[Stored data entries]

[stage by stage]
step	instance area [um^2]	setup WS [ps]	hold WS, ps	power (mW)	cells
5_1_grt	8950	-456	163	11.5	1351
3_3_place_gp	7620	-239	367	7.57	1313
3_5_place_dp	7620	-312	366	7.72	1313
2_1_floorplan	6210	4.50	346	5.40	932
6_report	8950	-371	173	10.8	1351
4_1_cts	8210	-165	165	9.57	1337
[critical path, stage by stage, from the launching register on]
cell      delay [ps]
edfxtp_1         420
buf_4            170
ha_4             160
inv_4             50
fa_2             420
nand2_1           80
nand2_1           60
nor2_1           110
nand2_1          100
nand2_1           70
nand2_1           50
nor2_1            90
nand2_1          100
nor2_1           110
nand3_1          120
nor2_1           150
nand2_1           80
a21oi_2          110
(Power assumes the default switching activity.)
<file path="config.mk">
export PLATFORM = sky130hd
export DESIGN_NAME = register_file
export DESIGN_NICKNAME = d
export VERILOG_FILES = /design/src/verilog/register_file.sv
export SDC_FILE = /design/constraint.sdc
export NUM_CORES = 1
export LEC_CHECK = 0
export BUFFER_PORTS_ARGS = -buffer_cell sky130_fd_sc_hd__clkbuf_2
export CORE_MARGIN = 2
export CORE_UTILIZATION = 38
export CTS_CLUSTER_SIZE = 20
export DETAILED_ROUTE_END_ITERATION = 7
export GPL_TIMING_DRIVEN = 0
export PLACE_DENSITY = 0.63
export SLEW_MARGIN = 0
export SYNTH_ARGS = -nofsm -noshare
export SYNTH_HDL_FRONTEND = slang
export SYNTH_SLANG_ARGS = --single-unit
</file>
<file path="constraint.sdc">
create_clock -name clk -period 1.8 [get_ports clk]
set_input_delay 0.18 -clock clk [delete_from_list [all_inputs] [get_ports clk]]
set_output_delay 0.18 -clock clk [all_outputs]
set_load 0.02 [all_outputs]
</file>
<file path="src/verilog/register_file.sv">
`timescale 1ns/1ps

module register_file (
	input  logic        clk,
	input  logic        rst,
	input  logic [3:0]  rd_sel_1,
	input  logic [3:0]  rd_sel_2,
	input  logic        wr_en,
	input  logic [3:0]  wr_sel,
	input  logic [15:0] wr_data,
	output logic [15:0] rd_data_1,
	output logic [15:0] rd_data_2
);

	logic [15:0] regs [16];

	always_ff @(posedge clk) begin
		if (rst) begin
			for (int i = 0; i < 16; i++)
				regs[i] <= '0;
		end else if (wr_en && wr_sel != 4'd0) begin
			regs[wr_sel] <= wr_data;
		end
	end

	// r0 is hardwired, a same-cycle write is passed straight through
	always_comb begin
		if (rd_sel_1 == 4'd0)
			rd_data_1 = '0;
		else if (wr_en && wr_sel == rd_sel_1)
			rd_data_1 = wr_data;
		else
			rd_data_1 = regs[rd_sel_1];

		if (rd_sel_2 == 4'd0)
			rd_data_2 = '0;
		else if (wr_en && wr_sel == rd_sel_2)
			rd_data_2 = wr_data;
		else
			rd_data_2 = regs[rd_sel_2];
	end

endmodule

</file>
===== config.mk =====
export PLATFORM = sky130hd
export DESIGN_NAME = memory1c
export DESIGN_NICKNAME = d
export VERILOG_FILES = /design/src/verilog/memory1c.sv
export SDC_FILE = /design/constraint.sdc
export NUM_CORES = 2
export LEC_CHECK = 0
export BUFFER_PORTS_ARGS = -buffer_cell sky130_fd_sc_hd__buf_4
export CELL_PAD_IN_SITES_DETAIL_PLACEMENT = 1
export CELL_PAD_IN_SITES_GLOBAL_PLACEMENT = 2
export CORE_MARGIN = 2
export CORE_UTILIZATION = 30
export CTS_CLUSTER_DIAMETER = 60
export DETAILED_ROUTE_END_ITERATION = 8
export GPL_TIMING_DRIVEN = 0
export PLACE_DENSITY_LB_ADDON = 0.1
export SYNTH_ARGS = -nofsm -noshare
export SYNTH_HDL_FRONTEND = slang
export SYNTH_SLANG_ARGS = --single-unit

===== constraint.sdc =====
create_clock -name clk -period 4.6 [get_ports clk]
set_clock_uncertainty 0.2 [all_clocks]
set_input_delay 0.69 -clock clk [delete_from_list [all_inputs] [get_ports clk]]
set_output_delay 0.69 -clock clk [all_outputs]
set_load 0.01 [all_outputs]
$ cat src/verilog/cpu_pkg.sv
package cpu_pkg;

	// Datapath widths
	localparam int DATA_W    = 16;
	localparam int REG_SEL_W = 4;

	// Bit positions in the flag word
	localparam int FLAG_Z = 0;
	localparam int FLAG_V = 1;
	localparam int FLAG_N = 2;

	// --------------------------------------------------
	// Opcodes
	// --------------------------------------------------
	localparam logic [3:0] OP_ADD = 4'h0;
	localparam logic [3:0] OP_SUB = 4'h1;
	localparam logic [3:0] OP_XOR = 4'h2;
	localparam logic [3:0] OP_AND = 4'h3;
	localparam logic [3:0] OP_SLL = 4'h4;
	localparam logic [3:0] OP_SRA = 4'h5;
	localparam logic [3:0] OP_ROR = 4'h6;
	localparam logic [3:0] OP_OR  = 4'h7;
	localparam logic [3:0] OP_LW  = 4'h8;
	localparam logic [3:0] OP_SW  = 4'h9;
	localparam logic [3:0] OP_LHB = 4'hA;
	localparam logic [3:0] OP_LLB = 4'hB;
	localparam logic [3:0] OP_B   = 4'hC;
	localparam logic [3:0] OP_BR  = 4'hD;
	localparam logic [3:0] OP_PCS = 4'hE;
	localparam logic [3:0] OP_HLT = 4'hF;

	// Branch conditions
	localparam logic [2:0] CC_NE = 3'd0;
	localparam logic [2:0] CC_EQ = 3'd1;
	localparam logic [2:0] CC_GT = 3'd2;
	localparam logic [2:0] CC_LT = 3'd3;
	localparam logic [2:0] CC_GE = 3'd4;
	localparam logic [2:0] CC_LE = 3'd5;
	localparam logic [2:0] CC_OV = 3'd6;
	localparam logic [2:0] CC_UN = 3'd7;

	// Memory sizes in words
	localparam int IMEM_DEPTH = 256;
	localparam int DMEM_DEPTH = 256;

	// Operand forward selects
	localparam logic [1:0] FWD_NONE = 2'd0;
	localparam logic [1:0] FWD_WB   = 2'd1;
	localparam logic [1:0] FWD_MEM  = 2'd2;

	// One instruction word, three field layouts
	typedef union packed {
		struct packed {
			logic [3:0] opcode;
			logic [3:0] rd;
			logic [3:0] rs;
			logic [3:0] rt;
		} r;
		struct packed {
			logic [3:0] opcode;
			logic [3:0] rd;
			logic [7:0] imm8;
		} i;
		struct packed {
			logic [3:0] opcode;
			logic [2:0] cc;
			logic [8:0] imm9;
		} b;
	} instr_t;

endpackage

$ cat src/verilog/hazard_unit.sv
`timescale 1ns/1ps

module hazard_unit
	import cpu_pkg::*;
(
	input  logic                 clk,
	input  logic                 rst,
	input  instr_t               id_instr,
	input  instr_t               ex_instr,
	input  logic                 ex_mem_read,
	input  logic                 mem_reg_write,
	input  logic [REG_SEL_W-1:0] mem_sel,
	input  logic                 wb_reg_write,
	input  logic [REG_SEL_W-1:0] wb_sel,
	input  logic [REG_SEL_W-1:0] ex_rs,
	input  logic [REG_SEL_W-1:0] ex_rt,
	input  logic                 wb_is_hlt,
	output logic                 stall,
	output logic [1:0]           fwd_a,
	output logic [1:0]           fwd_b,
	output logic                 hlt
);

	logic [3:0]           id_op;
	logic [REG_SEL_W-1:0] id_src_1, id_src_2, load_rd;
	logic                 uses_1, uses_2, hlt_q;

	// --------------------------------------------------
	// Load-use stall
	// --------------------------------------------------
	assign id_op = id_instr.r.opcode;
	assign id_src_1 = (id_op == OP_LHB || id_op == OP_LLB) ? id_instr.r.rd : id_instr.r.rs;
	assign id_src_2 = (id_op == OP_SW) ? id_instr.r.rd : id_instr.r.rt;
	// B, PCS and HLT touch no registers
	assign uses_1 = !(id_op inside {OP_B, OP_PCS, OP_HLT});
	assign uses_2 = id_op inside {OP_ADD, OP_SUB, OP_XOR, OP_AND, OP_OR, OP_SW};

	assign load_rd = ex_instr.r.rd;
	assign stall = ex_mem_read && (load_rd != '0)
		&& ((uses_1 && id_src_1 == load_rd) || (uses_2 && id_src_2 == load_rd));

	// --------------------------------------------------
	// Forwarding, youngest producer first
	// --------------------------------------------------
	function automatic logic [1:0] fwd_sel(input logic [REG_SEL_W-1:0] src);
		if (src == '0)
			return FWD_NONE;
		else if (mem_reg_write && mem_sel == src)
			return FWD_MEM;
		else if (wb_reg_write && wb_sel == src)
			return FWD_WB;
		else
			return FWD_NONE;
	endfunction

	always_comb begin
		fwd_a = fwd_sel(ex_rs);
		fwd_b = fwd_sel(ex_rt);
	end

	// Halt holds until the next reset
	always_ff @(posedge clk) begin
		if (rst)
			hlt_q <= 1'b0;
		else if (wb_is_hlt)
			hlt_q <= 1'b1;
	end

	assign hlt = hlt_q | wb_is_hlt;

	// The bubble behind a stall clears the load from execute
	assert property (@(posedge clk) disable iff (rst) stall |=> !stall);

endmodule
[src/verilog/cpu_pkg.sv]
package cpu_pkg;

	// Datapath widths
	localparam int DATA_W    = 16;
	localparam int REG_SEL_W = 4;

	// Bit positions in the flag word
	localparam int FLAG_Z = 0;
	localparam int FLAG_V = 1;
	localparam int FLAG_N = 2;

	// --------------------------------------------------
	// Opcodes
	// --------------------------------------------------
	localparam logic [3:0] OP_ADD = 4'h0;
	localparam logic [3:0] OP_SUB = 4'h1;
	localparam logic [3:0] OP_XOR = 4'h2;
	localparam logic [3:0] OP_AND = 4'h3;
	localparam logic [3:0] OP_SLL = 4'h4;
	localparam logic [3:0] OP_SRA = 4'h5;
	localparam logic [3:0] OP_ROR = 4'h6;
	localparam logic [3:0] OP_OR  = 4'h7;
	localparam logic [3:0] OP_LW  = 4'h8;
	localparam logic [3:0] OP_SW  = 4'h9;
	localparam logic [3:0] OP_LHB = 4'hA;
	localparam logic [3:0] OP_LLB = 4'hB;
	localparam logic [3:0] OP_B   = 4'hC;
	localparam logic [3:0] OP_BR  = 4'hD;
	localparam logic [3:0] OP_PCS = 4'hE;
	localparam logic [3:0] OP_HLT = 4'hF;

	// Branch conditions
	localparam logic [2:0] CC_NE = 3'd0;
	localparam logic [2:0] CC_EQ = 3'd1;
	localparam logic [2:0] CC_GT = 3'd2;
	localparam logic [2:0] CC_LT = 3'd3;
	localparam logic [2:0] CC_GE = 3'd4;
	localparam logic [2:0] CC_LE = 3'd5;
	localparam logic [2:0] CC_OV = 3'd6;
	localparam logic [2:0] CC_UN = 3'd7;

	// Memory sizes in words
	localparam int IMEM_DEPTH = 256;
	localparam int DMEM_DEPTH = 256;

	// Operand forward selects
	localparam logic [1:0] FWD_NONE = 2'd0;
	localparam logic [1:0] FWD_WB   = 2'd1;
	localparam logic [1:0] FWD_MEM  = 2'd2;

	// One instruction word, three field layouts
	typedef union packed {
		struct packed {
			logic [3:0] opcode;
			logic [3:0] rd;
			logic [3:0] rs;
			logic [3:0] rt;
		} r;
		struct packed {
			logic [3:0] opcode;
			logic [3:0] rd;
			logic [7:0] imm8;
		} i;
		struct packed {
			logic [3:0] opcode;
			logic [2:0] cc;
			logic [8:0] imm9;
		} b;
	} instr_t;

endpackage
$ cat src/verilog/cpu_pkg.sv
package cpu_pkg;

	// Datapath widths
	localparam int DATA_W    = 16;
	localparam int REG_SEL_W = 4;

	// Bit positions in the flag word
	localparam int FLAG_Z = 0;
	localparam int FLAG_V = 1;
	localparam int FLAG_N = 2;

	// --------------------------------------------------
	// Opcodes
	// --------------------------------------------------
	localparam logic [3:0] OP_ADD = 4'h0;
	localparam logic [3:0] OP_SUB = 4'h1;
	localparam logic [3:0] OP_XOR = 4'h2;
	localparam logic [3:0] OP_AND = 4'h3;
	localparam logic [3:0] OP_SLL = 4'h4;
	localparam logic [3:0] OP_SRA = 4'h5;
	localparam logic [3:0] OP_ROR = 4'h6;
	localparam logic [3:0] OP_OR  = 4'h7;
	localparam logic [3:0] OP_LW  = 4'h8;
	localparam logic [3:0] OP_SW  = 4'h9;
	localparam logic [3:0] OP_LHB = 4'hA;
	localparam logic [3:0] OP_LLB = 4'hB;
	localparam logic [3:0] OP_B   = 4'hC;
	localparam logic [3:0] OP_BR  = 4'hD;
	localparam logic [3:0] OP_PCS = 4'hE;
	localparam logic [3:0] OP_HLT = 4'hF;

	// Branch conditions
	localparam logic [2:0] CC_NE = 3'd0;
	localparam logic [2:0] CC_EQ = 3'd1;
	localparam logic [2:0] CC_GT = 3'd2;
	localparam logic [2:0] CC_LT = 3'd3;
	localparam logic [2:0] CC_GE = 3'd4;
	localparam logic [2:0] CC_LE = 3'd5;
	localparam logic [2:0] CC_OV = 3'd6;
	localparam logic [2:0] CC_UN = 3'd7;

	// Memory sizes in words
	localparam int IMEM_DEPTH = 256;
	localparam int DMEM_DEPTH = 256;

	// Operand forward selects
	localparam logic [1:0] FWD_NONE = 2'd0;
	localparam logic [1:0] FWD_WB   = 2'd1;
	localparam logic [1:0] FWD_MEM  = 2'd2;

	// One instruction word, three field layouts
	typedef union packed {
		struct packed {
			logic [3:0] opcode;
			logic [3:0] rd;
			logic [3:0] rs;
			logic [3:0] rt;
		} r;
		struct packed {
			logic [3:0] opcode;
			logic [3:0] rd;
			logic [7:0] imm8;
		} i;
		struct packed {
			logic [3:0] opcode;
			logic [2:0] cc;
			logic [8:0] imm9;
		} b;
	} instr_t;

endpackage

> [WHAT TO PRODUCE] Go through the entries above and report every line in which the word "assign" appears.

> [RESPONSE TO THIS TASK]
	assign id_op = id_instr.r.opcode;
	assign id_src_1 = (id_op == OP_LHB || id_op == OP_LLB) ? id_instr.r.rd : id_instr.r.rs;
	assign id_src_2 = (id_op == OP_SW) ? id_instr.r.rd : id_instr.r.rt;
	assign uses_1 = !(id_op inside {OP_B, OP_PCS, OP_HLT});
	assign uses_2 = id_op inside {OP_ADD, OP_SUB, OP_XOR, OP_AND, OP_OR, OP_SW};
	assign load_rd = ex_instr.r.rd;
	assign stall = ex_mem_read && (load_rd != '0)
	assign hlt = hlt_q | wb_is_hlt;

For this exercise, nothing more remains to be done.